* **PROVIDED MATERIAL**:
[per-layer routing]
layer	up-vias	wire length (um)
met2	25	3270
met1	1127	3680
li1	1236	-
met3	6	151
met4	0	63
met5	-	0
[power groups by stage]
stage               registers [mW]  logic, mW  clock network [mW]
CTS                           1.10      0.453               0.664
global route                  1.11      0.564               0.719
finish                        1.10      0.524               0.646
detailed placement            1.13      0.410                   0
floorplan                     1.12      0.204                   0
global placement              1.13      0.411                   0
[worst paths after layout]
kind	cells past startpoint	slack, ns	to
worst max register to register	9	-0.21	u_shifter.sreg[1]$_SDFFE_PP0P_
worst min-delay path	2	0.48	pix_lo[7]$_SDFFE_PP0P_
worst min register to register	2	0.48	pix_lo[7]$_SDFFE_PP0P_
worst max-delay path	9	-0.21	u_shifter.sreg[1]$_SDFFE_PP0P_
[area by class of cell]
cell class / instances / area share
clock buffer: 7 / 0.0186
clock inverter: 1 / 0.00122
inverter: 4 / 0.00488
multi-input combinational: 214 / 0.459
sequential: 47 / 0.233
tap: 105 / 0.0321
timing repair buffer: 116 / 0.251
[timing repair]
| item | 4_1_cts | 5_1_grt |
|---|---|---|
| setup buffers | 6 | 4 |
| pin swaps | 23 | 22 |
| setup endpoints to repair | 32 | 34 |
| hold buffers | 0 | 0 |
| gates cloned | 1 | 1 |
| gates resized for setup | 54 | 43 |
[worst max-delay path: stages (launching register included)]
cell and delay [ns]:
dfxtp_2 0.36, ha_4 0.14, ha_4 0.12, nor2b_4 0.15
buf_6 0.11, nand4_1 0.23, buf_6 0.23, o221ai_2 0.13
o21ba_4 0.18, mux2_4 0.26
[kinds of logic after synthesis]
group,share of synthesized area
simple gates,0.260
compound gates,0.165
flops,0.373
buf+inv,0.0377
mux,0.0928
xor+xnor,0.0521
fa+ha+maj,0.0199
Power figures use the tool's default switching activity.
<file path="config.mk">
export PLATFORM = sky130hd
export DESIGN_NAME = lcd_char_driver
export DESIGN_NICKNAME = d
export VERILOG_FILES = /design/src/rtl/lcd_pkg.sv /design/src/rtl/lcd_bus_writer.sv /design/src/rtl/lcd_char_driver.sv
export SDC_FILE = /design/constraint.sdc
export NUM_CORES = 1
export LEC_CHECK = 0
export ABC_AREA = 0
export CAP_MARGIN = 30
export CORE_MARGIN = 1
export CORE_UTILIZATION = 59
export DETAILED_ROUTE_END_ITERATION = 10
export PLACE_DENSITY_LB_ADDON = 0.05
export SYNTH_ARGS = -nofsm -noshare
export SYNTH_HDL_FRONTEND = slang
export SYNTH_SLANG_ARGS = --single-unit
</file>
<file path="constraint.sdc">
create_clock -name clk -period 3.4 [get_ports clk]
set_clock_uncertainty 0.2 [all_clocks]
set_input_delay 0.85 -clock clk [delete_from_list [all_inputs] [get_ports clk]]
set_output_delay 0.85 -clock clk [all_outputs]
set_load 0.02 [all_outputs]
</file>
--- config.mk ---
export PLATFORM = sky130hd
export DESIGN_NAME = rr_bus_arbiter_flat
export DESIGN_NICKNAME = d
export VERILOG_FILES = /design/src/rtl/rr_bus_arbiter_if.sv /design/src/rtl/rr_bus_arbiter.sv /design/src/flat_wrapper.sv
export SDC_FILE = /design/constraint.sdc
export NUM_CORES = 1
export LEC_CHECK = 0
export ABC_CLOCK_PERIOD_IN_PS = 3400
export BUFFER_PORTS_ARGS = -buffer_cell sky130_fd_sc_hd__buf_2
export CAP_MARGIN = 20
export CELL_PAD_IN_SITES_DETAIL_PLACEMENT = 0
export CELL_PAD_IN_SITES_GLOBAL_PLACEMENT = 1
export CORE_MARGIN = 2
export CORE_UTILIZATION = 30
export CTS_CLUSTER_SIZE = 10
export DETAILED_ROUTE_END_ITERATION = 12
export GPL_ROUTABILITY_DRIVEN = 0
export PLACE_DENSITY = 0.68
export SLEW_MARGIN = 10
export SYNTH_ARGS = -nofsm -noshare
export SYNTH_HDL_FRONTEND = slang
export SYNTH_SLANG_ARGS = --single-unit
--- constraint.sdc ---
create_clock -name clk -period 3.4 [get_ports clk]
set_input_delay 0.17 -clock clk [delete_from_list [all_inputs] [get_ports clk]]
set_output_delay 0.17 -clock clk [all_outputs]
set_load 0.05 [all_outputs]
--- src/rtl/regfile_wb_arbiter.sv ---
`default_nettype none
// +--------------------------------------------------------------------------+
// | regfile_wb_arbiter: round-robin share of the RF write port + RAW board    |
// | Rev 1.0                                                                   |
// +--------------------------------------------------------------------------+
module regfile_wb_arbiter #(
  parameter int N_REQ = 3,
  parameter int XLEN  = 32,
  parameter int AW    = 5
) (
  input  logic                    clk,
  input  logic                    reset,
  input  logic [N_REQ-1:0]        req_valid_i,
  input  logic [N_REQ*AW-1:0]     req_rd_i,
  input  logic [N_REQ*XLEN-1:0]   req_data_i,
  output logic [N_REQ-1:0]        req_ready_o,
  input  logic                    iss_valid_i,
  input  logic [AW-1:0]           iss_rd_i,
  input  logic [AW-1:0]           rs1_i,
  input  logic [AW-1:0]           rs2_i,
  output logic                    rs1_busy_o,
  output logic                    rs2_busy_o,
  output logic                    rf_we_o,
  output logic [AW-1:0]           rf_rd_o,
  output logic [XLEN-1:0]         rf_wd_o,
  output logic [$clog2(N_REQ)-1:0] grant_id_o
);

  localparam int IDW  = $clog2(N_REQ);
  localparam int NREG = 1 << AW;

  logic [IDW-1:0]  rr_ptr_q, rr_ptr_d;
  logic            rf_we_q;
  logic [AW-1:0]   rf_rd_q;
  logic [XLEN-1:0] rf_wd_q;
  logic [IDW-1:0]  grant_id_q;
  logic [NREG-1:0] pending_q, pending_d;

  logic             gnt_valid;
  logic [IDW-1:0]   gnt_idx;
  logic [N_REQ-1:0] gnt_vec;
  logic [AW-1:0]    sel_rd;
  logic [XLEN-1:0]  sel_data;

  // Rotating priority search starting at rr_ptr; no grant is issued during reset.
  always_comb begin
    int idx;
    idx       = 0;
    gnt_valid = 1'b0;
    gnt_idx   = '0;
    gnt_vec   = '0;
    for (int k = 0; k < N_REQ; k++) begin
      idx = int'(rr_ptr_q) + k;
      if (idx >= N_REQ) idx = idx - N_REQ;
      if (!gnt_valid && req_valid_i[IDW'(idx)]) begin
        gnt_valid = 1'b1;
        gnt_idx   = IDW'(idx);
      end
    end
    if (reset) gnt_valid = 1'b0;
    if (gnt_valid) gnt_vec[gnt_idx] = 1'b1;
  end

  assign sel_rd   = req_rd_i[int'(gnt_idx)*AW +: AW];
  assign sel_data = req_data_i[int'(gnt_idx)*XLEN +: XLEN];
  assign rr_ptr_d = (int'(gnt_idx) == N_REQ - 1) ? '0 : gnt_idx + IDW'(1);

  // Set beats clear: a freshly issued producer owns the register again.
  always_comb begin
    pending_d = pending_q;
    if (rf_we_q) pending_d[rf_rd_q] = 1'b0;
    if (iss_valid_i && (iss_rd_i != '0)) pending_d[iss_rd_i] = 1'b1;
    pending_d[0] = 1'b0;
  end

  always_ff @(posedge clk) begin
    if (reset) begin
      rr_ptr_q   <= '0;
      rf_we_q    <= 1'b0;
      rf_rd_q    <= '0;
      rf_wd_q    <= '0;
      grant_id_q <= '0;
      pending_q  <= '0;
    end else begin
      rf_we_q   <= gnt_valid && (sel_rd != '0);
      pending_q <= pending_d;
      if (gnt_valid) begin
        rf_rd_q    <= sel_rd;
        rf_wd_q    <= sel_data;
        grant_id_q <= gnt_idx;
        rr_ptr_q   <= rr_ptr_d;
      end
    end
  end

  assign req_ready_o = gnt_vec;
  assign rs1_busy_o  = pending_q[rs1_i];
  assign rs2_busy_o  = pending_q[rs2_i];
  assign rf_we_o     = rf_we_q;
  assign rf_rd_o     = rf_rd_q;
  assign rf_wd_o     = rf_wd_q;
  assign grant_id_o  = grant_id_q;

endmodule
`default_nettype wire

--- config.mk ---
export PLATFORM = sky130hd
export DESIGN_NAME = regfile_wb_arbiter
export DESIGN_NICKNAME = d
export VERILOG_FILES = /design/src/rtl/regfile_wb_arbiter.sv
export SDC_FILE = /design/constraint.sdc
export NUM_CORES = 1
export LEC_CHECK = 0
export CAP_MARGIN = 20
export CELL_PAD_IN_SITES_DETAIL_PLACEMENT = 1
export CELL_PAD_IN_SITES_GLOBAL_PLACEMENT = 1
export CORE_MARGIN = 8
export CORE_UTILIZATION = 33
export DETAILED_ROUTE_END_ITERATION = 16
export HOLD_SLACK_MARGIN = 0.06
export PLACE_DENSITY = 0.85
export SYNTH_ARGS = -nofsm -noshare
export SYNTH_HDL_FRONTEND = slang
export SYNTH_SLANG_ARGS = --single-unit
--- constraint.sdc ---
create_clock -name clk -period 6.7 [get_ports clk]
set_input_delay 2.01 -clock clk [delete_from_list [all_inputs] [get_ports clk]]
set_output_delay 2.01 -clock clk [all_outputs]
set_load 0.03 [all_outputs]
==> summary.md <==
The number of failing hold endpoints at the final stage is 0. The critical path goes through clkdlybuf4s50_1 > mux4_2 > mux4_2 > mux2_2 > clkdlybuf4s50_1. The buffer count from post-CTS setup fixing was 0; the synthesized netlist net count was 600.

The antenna diode count is 0, and the clock skew is 0.00410 ns. The total negative slack for setup checks is 0 ns. The portion of the post-synthesis area used by sequential elements was 35.4%; the wire length reported by the detailed router was 16800 um. Kind of start point of the critical path: an input pin. The congestion estimate from routability-driven global placement came to 0.980.

Critical path's slowest cell: sky130_fd_sc_hd__clkdlybuf4s50_1. After clock tree synthesis, the clock-pin slew on the worst setup and hold paths is 0.06 ns. At the worst endpoint, the required time is 4.69 ns. The number of global-route vias before repair is 5009, and the clock sink count is 73. Compared with the post-synthesis result, the final layout area differs by 54.5%.

The fraction of layout cells with a size suffix above 1 came out at 8.41%. In the routed layout, each cell is associated on average with a via count of 5.37. A synthesized cell averages 8.89 um2.

The final-report setup violation count is 0. After synthesis the netlist holds a flip-flop and latch count of 73. The path class of the tightest hold or removal check is register to register.

In this run the tool buffered the top-level ports with 176 buffer cells. The post-cts hold buffer count was 0; the maximum fanout encountered on the critical timing path was 6. Setup repair after global routing left no endpoint under its margin. The worst path in the final design needs a cycle of 6.61 ns, including I/O delays and setup. The wire length of the first global-routing pass was 26500 um; the height of the die was 128 um.

TritonCTS built the clock tree. In this design, the stage delay of the slowest critical-path cell is 0.69 ns. The worst path uses 98.6% of the clock period. The tree is rooted in a sky130_fd_sc_hd__clkbuf_16. Signal arrival time at the worst endpoint: 4.60 ns. The design draws 2630 uW. The mapped netlist covers 4120 um2. The run gives 0 as the initial antenna violation count. The count of mapped cells out of synthesis is 464, and the detail-routed net length per standard cell is 20.9 um. Entering global routing, the biggest net connects 80 pins.

The flow ran to the end, and the final reports show no timing, DRC or antenna violations. Static timing analysis puts the maximum clock frequency at 151 MHz. The total number of vias was 4309; the power per cell area was 413 nW/um2. For the H-tree depth, the log shows 3.

For the global-route usage over all layers, the log shows 20.8%. Sorting the synthesized cells by area gives the leading types as sky130_fd_sc_hd__dfxtp_1, sky130_fd_sc_hd__mux4_2, sky130_fd_sc_hd__mux2i_1. The standard cell core area was 12400 um2; the portion of synthesized cell area occupied by the leading cell type was 35.4%.

The count of nets left with antenna violations once routing finished came out at 0. Kind of end point of the critical path: an output port. The worst IR drop on VDD is 0.280 mV, and the detailed-routing iteration count for the pre-antenna-repair pass is 4. The placed cell count is 786. After synthesis, the most frequently instantiated cells are sky130_fd_sc_hd__a21oi_1, sky130_fd_sc_hd__dfxtp_1, sky130_fd_sc_hd__nor2_1, sky130_fd_sc_hd__nand2_1, sky130_fd_sc_hd__mux2i_1. The total DRC errors in the routed layout came out at 0. The fraction of the core area covered by cells at the end of the flow was 51.3%.

At the pin with the least slew margin, the transition time is 1.02 ns. Counting flops with a built-in enable in the synthesized netlist gives 0. The die outline area is 16300 um2, and the effective utilization at floorplan is 33.2%. The run gives 13200 um as the sum of net half-perimeters after detailed placement.

Cell taking the most area after synthesis: sky130_fd_sc_hd__dfxtp_1. For this run, the post-layout net count is 761. The run gives 802 as the number of standard cells in the layout, taps in and fillers out.

Counting the buffers created by CTS gives 9. The deepest clock path buffer count came out at 2. The max-capacitance violation count was 0; the site row count was 41. The type of the worst setup path is input pin to output port. The tightest hold path in the finished design has a slack of 0.479 ns. The logs give 0 for the Yosys warning count and 0.00252 uW for the static leakage. The initial detailed-routing violation count was 242. The horizontal extent of the die came out at 128 um. For this run, asynchronously set or reset flops after synthesis account for 0%. The max-slew violation count was 0. For this run, the leading register cell type out of synthesis is sky130_fd_sc_hd__dfxtp_1. The clock reaches the later pin of the worst-skew pair after 0.33 ns.

177 I/O pins were placed. The synthesized netlist contains 40 unique library cells. Summed over all layers, the global routing overflow is 0. For the headroom to the max-slew limit, the log shows 31.7%.
==> src/rtl/rv32i_types.sv <==
// Shared RV32I pipeline types and constants used across the pipeline stages.
package rv32i_types;

  typedef enum logic [1:0] {
    FETCH   = 2'd0,
    HOLD    = 2'd1,
    DISCARD = 2'd2
  } if_state_t;

  // addi x0,x0,0 -- the canonical bubble for flushes and empty slots
  localparam logic [31:0] NOP_INSTR = 32'h0000_0013;

  function automatic logic [31:0] pc_next(input logic [31:0] pc);
    return pc + 32'd4;
  endfunction

endpackage

==> src/rtl/if_id_reg.sv <==
// Generic PC/instruction pipeline register with flush > stall > load > bubble priority.
module if_id_reg
  import rv32i_types::*;
#(
  parameter int                 DATA_W = 32,
  parameter logic [DATA_W-1:0]  BUBBLE = NOP_INSTR
) (
  input  logic              clk,
  input  logic              rst,
  input  logic              flush,
  input  logic              stall,
  input  logic              load,
  input  logic [31:0]       pc_in,
  input  logic [DATA_W-1:0] instr_in,
  output logic [31:0]       pc_out,
  output logic [DATA_W-1:0] instr_out
);

  always_ff @(posedge clk or posedge rst) begin
    if (rst) begin
      pc_out    <= '0;
      instr_out <= BUBBLE;
    end else if (flush) begin
      pc_out    <= '0;
      instr_out <= BUBBLE;
    end else if (stall) begin
      pc_out    <= pc_out;
      instr_out <= instr_out;
    end else if (load) begin
      pc_out    <= pc_in;
      instr_out <= instr_in;
    end else begin
      pc_out    <= '0;
      instr_out <= BUBBLE;
    end
  end

endmodule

* **WORK INSTRUCTION**: Retype only the lines above between the line with "dfxtp_2 0.36, ha_4" and the line with "fa+ha+maj,0.0199", counting those two lines as well, and keep every character as it is.

* **RESPONSE**:
dfxtp_2 0.36, ha_4 0.14, ha_4 0.12, nor2b_4 0.15
buf_6 0.11, nand4_1 0.23, buf_6 0.23, o221ai_2 0.13
o21ba_4 0.18, mux2_4 0.26
[kinds of logic after synthesis]
group,share of synthesized area
simple gates,0.260
compound gates,0.165
flops,0.373
buf+inv,0.0377
mux,0.0928
xor+xnor,0.0521
fa+ha+maj,0.0199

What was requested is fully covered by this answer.